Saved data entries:
==> src/rtl/read_master_if.sv <==
// Signal bundle for read_master: Avalon-MM DDR read port, 16-bit CSR slave and sample stream.
// The master modport is the read_master side; the slave modport is the DDR/host/sink side.
interface read_master_if #(
  parameter int unsigned ADDR_W = 32
);
  logic [ADDR_W-1:0] ddr_addr;
  logic              ddr_read;
  logic              ddr_waitrequest;
  logic [15:0]       ddr_readdata;
  logic              ddr_readdatavalid;
  logic [2:0]        addr;
  logic              read;
  logic              write;
  logic [15:0]       writedata;
  logic [15:0]       readdata;
  logic [15:0]       d_out;
  logic              d_out_valid;
  logic              d_out_ready;

  modport master (
    output ddr_addr, ddr_read,
    input  ddr_waitrequest, ddr_readdata, ddr_readdatavalid,
    input  addr, read, write, writedata,
    output readdata,
    output d_out, d_out_valid,
    input  d_out_ready
  );

  modport slave (
    input  ddr_addr, ddr_read,
    output ddr_waitrequest, ddr_readdata, ddr_readdatavalid,
    output addr, read, write, writedata,
    input  readdata,
    input  d_out, d_out_valid,
    output d_out_ready
  );
endinterface

==> src/rtl/read_master.sv <==
// Credit-limited pipelined Avalon-MM read master: fetches a block of 16-bit samples from DDR,
// buffers responses in a FIFO and streams them out over valid/ready.
module read_master #(
  parameter int unsigned FIFO_DEPTH = 16,
  parameter int unsigned ADDR_W     = 32
) (
  input  logic          clk,
  input  logic          rst,
  read_master_if.master bus_io
);
  localparam int unsigned PtrW = $clog2(FIFO_DEPTH);
  localparam int unsigned CntW = PtrW + 1;
  localparam int unsigned SumW = CntW + 1;

  typedef enum logic [1:0] {StIdle, StRun, StDrain, StDone} state_e;

  state_e            state_q, state_d;
  logic [31:0]       base_q, base_d;
  logic [15:0]       length_q, length_d;
  logic [15:0]       step_q, step_d;
  logic [ADDR_W-1:0] ddr_addr_q, ddr_addr_d;
  logic              ddr_read_q, ddr_read_d;
  logic [15:0]       issued_q, issued_d;
  logic [CntW-1:0]   outst_q, outst_d;
  logic [CntW-1:0]   discard_q, discard_d;
  logic [CntW-1:0]   count_q, count_d;
  logic [PtrW-1:0]   wr_ptr_q, wr_ptr_d;
  logic [PtrW-1:0]   rd_ptr_q, rd_ptr_d;
  logic [15:0]       readdata_q, readdata_d;
  logic [15:0]       mem_q [FIFO_DEPTH];

  logic            cfg_ok, cmd_wr, soft_rst, start;
  logic            accept, rdv, push, pop, busy, done;
  logic [CntW-1:0] pend;
  logic [SumW-1:0] credit_sum;

  assign busy     = (state_q == StRun) || (state_q == StDrain);
  assign done     = (state_q == StDone);
  assign cfg_ok   = (state_q == StIdle) || (state_q == StDone);
  assign cmd_wr   = bus_io.write && (bus_io.addr == 3'd4);
  assign soft_rst = cmd_wr && bus_io.writedata[1];
  // A start is held off while responses from an abandoned block are still in flight.
  assign start    = cmd_wr && bus_io.writedata[0] && !bus_io.writedata[1] && cfg_ok &&
                    (discard_q == '0);
  assign accept   = ddr_read_q && !bus_io.ddr_waitrequest;
  assign rdv      = bus_io.ddr_readdatavalid;
  assign push     = rdv && (discard_q == '0) && !soft_rst;
  assign pop      = (count_q != '0) && bus_io.d_out_ready;
  assign pend     = discard_q + outst_q + CntW'(accept);

  always_comb begin
    state_d    = state_q;
    base_d     = base_q;
    length_d   = length_q;
    step_d     = step_q;
    ddr_addr_d = ddr_addr_q;
    ddr_read_d = 1'b0;
    issued_d   = issued_q + 16'(accept);
    outst_d    = outst_q + CntW'(accept) - CntW'(push);
    discard_d  = discard_q;
    count_d    = count_q + CntW'(push) - CntW'(pop);
    wr_ptr_d   = wr_ptr_q + PtrW'(push);
    rd_ptr_d   = rd_ptr_q + PtrW'(pop);
    readdata_d = '0;
    credit_sum = '0;

    if (accept) begin
      ddr_addr_d = ddr_addr_q + ADDR_W'(step_q);
    end
    if (rdv && (discard_q != '0)) begin
      discard_d = discard_q - CntW'(1);
    end

    if (bus_io.read) begin
      case (bus_io.addr)
        3'd0:    readdata_d = base_q[15:0];
        3'd1:    readdata_d = base_q[31:16];
        3'd2:    readdata_d = length_q;
        3'd3:    readdata_d = step_q;
        3'd4:    readdata_d = 16'h0000;
        3'd5:    readdata_d = {14'b0, busy, done};
        default: readdata_d = 16'hDEAD;
      endcase
    end

    if (bus_io.write && cfg_ok) begin
      case (bus_io.addr)
        3'd0:    base_d[15:0]  = bus_io.writedata;
        3'd1:    base_d[31:16] = bus_io.writedata;
        3'd2:    length_d      = bus_io.writedata;
        3'd3:    step_d        = bus_io.writedata;
        default: ;
      endcase
    end

    unique case (state_q)
      StIdle, StDone: begin
        if (start) begin
          state_d    = StRun;
          ddr_addr_d = ADDR_W'(base_q);
          issued_d   = '0;
          outst_d    = '0;
        end
      end
      StRun: begin
        if (issued_d == length_q) state_d = StDrain;
      end
      StDrain: begin
        if ((outst_q == '0) && (count_q == '0)) state_d = StDone;
      end
      default: state_d = StIdle;
    endcase

    // Outstanding reads plus buffered samples never exceed the FIFO, so a push never overflows.
    credit_sum = SumW'(outst_d) + SumW'(count_d);
    if (ddr_read_q && !accept) begin
      ddr_read_d = 1'b1;
    end else begin
      ddr_read_d = (state_d == StRun) && (issued_d < length_q) &&
                   (credit_sum < SumW'(FIFO_DEPTH));
    end

    if (soft_rst) begin
      state_d    = StIdle;
      base_d     = '0;
      length_d   = '0;
      step_d     = 16'd1;
      ddr_addr_d = '0;
      ddr_read_d = 1'b0;
      issued_d   = '0;
      outst_d    = '0;
      count_d    = '0;
      wr_ptr_d   = '0;
      rd_ptr_d   = '0;
      // Every read the slave has accepted (including one accepted this cycle) still answers.
      discard_d  = (rdv && (pend != '0)) ? pend - CntW'(1) : pend;
    end
  end

  always_ff @(posedge clk or posedge rst) begin
    if (rst) begin
      state_q    <= StIdle;
      base_q     <= '0;
      length_q   <= '0;
      step_q     <= 16'd1;
      ddr_addr_q <= '0;
      ddr_read_q <= 1'b0;
      issued_q   <= '0;
      outst_q    <= '0;
      discard_q  <= '0;
      count_q    <= '0;
      wr_ptr_q   <= '0;
      rd_ptr_q   <= '0;
      readdata_q <= '0;
    end else begin
      state_q    <= state_d;
      base_q     <= base_d;
      length_q   <= length_d;
      step_q     <= step_d;
      ddr_addr_q <= ddr_addr_d;
      ddr_read_q <= ddr_read_d;
      issued_q   <= issued_d;
      outst_q    <= outst_d;
      discard_q  <= discard_d;
      count_q    <= count_d;
      wr_ptr_q   <= wr_ptr_d;
      rd_ptr_q   <= rd_ptr_d;
      readdata_q <= readdata_d;
    end
  end

  always_ff @(posedge clk) begin
    if (push) mem_q[wr_ptr_q] <= bus_io.ddr_readdata;
  end

  assign bus_io.ddr_addr    = ddr_addr_q;
  assign bus_io.ddr_read    = ddr_read_q;
  assign bus_io.readdata    = readdata_q;
  assign bus_io.d_out_valid = (count_q != '0);
  assign bus_io.d_out       = (count_q != '0) ? mem_q[rd_ptr_q] : 16'h0000;
endmodule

● **Task directions**:
Every entry above should be returned exactly as written.

● **Result of the exercise**:
==> src/rtl/read_master_if.sv <==
// Signal bundle for read_master: Avalon-MM DDR read port, 16-bit CSR slave and sample stream.
// The master modport is the read_master side; the slave modport is the DDR/host/sink side.
interface read_master_if #(
  parameter int unsigned ADDR_W = 32
);
  logic [ADDR_W-1:0] ddr_addr;
  logic              ddr_read;
  logic              ddr_waitrequest;
  logic [15:0]       ddr_readdata;
  logic              ddr_readdatavalid;
  logic [2:0]        addr;
  logic              read;
  logic              write;
  logic [15:0]       writedata;
  logic [15:0]       readdata;
  logic [15:0]       d_out;
  logic              d_out_valid;
  logic              d_out_ready;

  modport master (
    output ddr_addr, ddr_read,
    input  ddr_waitrequest, ddr_readdata, ddr_readdatavalid,
    input  addr, read, write, writedata,
    output readdata,
    output d_out, d_out_valid,
    input  d_out_ready
  );

  modport slave (
    input  ddr_addr, ddr_read,
    output ddr_waitrequest, ddr_readdata, ddr_readdatavalid,
    output addr, read, write, writedata,
    input  readdata,
    input  d_out, d_out_valid,
    output d_out_ready
  );
endinterface

==> src/rtl/read_master.sv <==
// Credit-limited pipelined Avalon-MM read master: fetches a block of 16-bit samples from DDR,
// buffers responses in a FIFO and streams them out over valid/ready.
module read_master #(
  parameter int unsigned FIFO_DEPTH = 16,
  parameter int unsigned ADDR_W     = 32
) (
  input  logic          clk,
  input  logic          rst,
  read_master_if.master bus_io
);
  localparam int unsigned PtrW = $clog2(FIFO_DEPTH);
  localparam int unsigned CntW = PtrW + 1;
  localparam int unsigned SumW = CntW + 1;

  typedef enum logic [1:0] {StIdle, StRun, StDrain, StDone} state_e;

  state_e            state_q, state_d;
  logic [31:0]       base_q, base_d;
  logic [15:0]       length_q, length_d;
  logic [15:0]       step_q, step_d;
  logic [ADDR_W-1:0] ddr_addr_q, ddr_addr_d;
  logic              ddr_read_q, ddr_read_d;
  logic [15:0]       issued_q, issued_d;
  logic [CntW-1:0]   outst_q, outst_d;
  logic [CntW-1:0]   discard_q, discard_d;
  logic [CntW-1:0]   count_q, count_d;
  logic [PtrW-1:0]   wr_ptr_q, wr_ptr_d;
  logic [PtrW-1:0]   rd_ptr_q, rd_ptr_d;
  logic [15:0]       readdata_q, readdata_d;
  logic [15:0]       mem_q [FIFO_DEPTH];

  logic            cfg_ok, cmd_wr, soft_rst, start;
  logic            accept, rdv, push, pop, busy, done;
  logic [CntW-1:0] pend;
  logic [SumW-1:0] credit_sum;

  assign busy     = (state_q == StRun) || (state_q == StDrain);
  assign done     = (state_q == StDone);
  assign cfg_ok   = (state_q == StIdle) || (state_q == StDone);
  assign cmd_wr   = bus_io.write && (bus_io.addr == 3'd4);
  assign soft_rst = cmd_wr && bus_io.writedata[1];
  // A start is held off while responses from an abandoned block are still in flight.
  assign start    = cmd_wr && bus_io.writedata[0] && !bus_io.writedata[1] && cfg_ok &&
                    (discard_q == '0);
  assign accept   = ddr_read_q && !bus_io.ddr_waitrequest;
  assign rdv      = bus_io.ddr_readdatavalid;
  assign push     = rdv && (discard_q == '0) && !soft_rst;
  assign pop      = (count_q != '0) && bus_io.d_out_ready;
  assign pend     = discard_q + outst_q + CntW'(accept);

  always_comb begin
    state_d    = state_q;
    base_d     = base_q;
    length_d   = length_q;
    step_d     = step_q;
    ddr_addr_d = ddr_addr_q;
    ddr_read_d = 1'b0;
    issued_d   = issued_q + 16'(accept);
    outst_d    = outst_q + CntW'(accept) - CntW'(push);
    discard_d  = discard_q;
    count_d    = count_q + CntW'(push) - CntW'(pop);
    wr_ptr_d   = wr_ptr_q + PtrW'(push);
    rd_ptr_d   = rd_ptr_q + PtrW'(pop);
    readdata_d = '0;
    credit_sum = '0;

    if (accept) begin
      ddr_addr_d = ddr_addr_q + ADDR_W'(step_q);
    end
    if (rdv && (discard_q != '0)) begin
      discard_d = discard_q - CntW'(1);
    end

    if (bus_io.read) begin
      case (bus_io.addr)
        3'd0:    readdata_d = base_q[15:0];
        3'd1:    readdata_d = base_q[31:16];
        3'd2:    readdata_d = length_q;
        3'd3:    readdata_d = step_q;
        3'd4:    readdata_d = 16'h0000;
        3'd5:    readdata_d = {14'b0, busy, done};
        default: readdata_d = 16'hDEAD;
      endcase
    end

    if (bus_io.write && cfg_ok) begin
      case (bus_io.addr)
        3'd0:    base_d[15:0]  = bus_io.writedata;
        3'd1:    base_d[31:16] = bus_io.writedata;
        3'd2:    length_d      = bus_io.writedata;
        3'd3:    step_d        = bus_io.writedata;
        default: ;
      endcase
    end

    unique case (state_q)
      StIdle, StDone: begin
        if (start) begin
          state_d    = StRun;
          ddr_addr_d = ADDR_W'(base_q);
          issued_d   = '0;
          outst_d    = '0;
        end
      end
      StRun: begin
        if (issued_d == length_q) state_d = StDrain;
      end
      StDrain: begin
        if ((outst_q == '0) && (count_q == '0)) state_d = StDone;
      end
      default: state_d = StIdle;
    endcase

    // Outstanding reads plus buffered samples never exceed the FIFO, so a push never overflows.
    credit_sum = SumW'(outst_d) + SumW'(count_d);
    if (ddr_read_q && !accept) begin
      ddr_read_d = 1'b1;
    end else begin
      ddr_read_d = (state_d == StRun) && (issued_d < length_q) &&
                   (credit_sum < SumW'(FIFO_DEPTH));
    end

    if (soft_rst) begin
      state_d    = StIdle;
      base_d     = '0;
      length_d   = '0;
      step_d     = 16'd1;
      ddr_addr_d = '0;
      ddr_read_d = 1'b0;
      issued_d   = '0;
      outst_d    = '0;
      count_d    = '0;
      wr_ptr_d   = '0;
      rd_ptr_d   = '0;
      // Every read the slave has accepted (including one accepted this cycle) still answers.
      discard_d  = (rdv && (pend != '0)) ? pend - CntW'(1) : pend;
    end
  end

  always_ff @(posedge clk or posedge rst) begin
    if (rst) begin
      state_q    <= StIdle;
      base_q     <= '0;
      length_q   <= '0;
      step_q     <= 16'd1;
      ddr_addr_q <= '0;
      ddr_read_q <= 1'b0;
      issued_q   <= '0;
      outst_q    <= '0;
      discard_q  <= '0;
      count_q    <= '0;
      wr_ptr_q   <= '0;
      rd_ptr_q   <= '0;
      readdata_q <= '0;
    end else begin
      state_q    <= state_d;
      base_q     <= base_d;
      length_q   <= length_d;
      step_q     <= step_d;
      ddr_addr_q <= ddr_addr_d;
      ddr_read_q <= ddr_read_d;
      issued_q   <= issued_d;
      outst_q    <= outst_d;
      discard_q  <= discard_d;
      count_q    <= count_d;
      wr_ptr_q   <= wr_ptr_d;
      rd_ptr_q   <= rd_ptr_d;
      readdata_q <= readdata_d;
    end
  end

  always_ff @(posedge clk) begin
    if (push) mem_q[wr_ptr_q] <= bus_io.ddr_readdata;
  end

  assign bus_io.ddr_addr    = ddr_addr_q;
  assign bus_io.ddr_read    = ddr_read_q;
  assign bus_io.readdata    = readdata_q;
  assign bus_io.d_out_valid = (count_q != '0);
  assign bus_io.d_out       = (count_q != '0) ? mem_q[rd_ptr_q] : 16'h0000;
endmodule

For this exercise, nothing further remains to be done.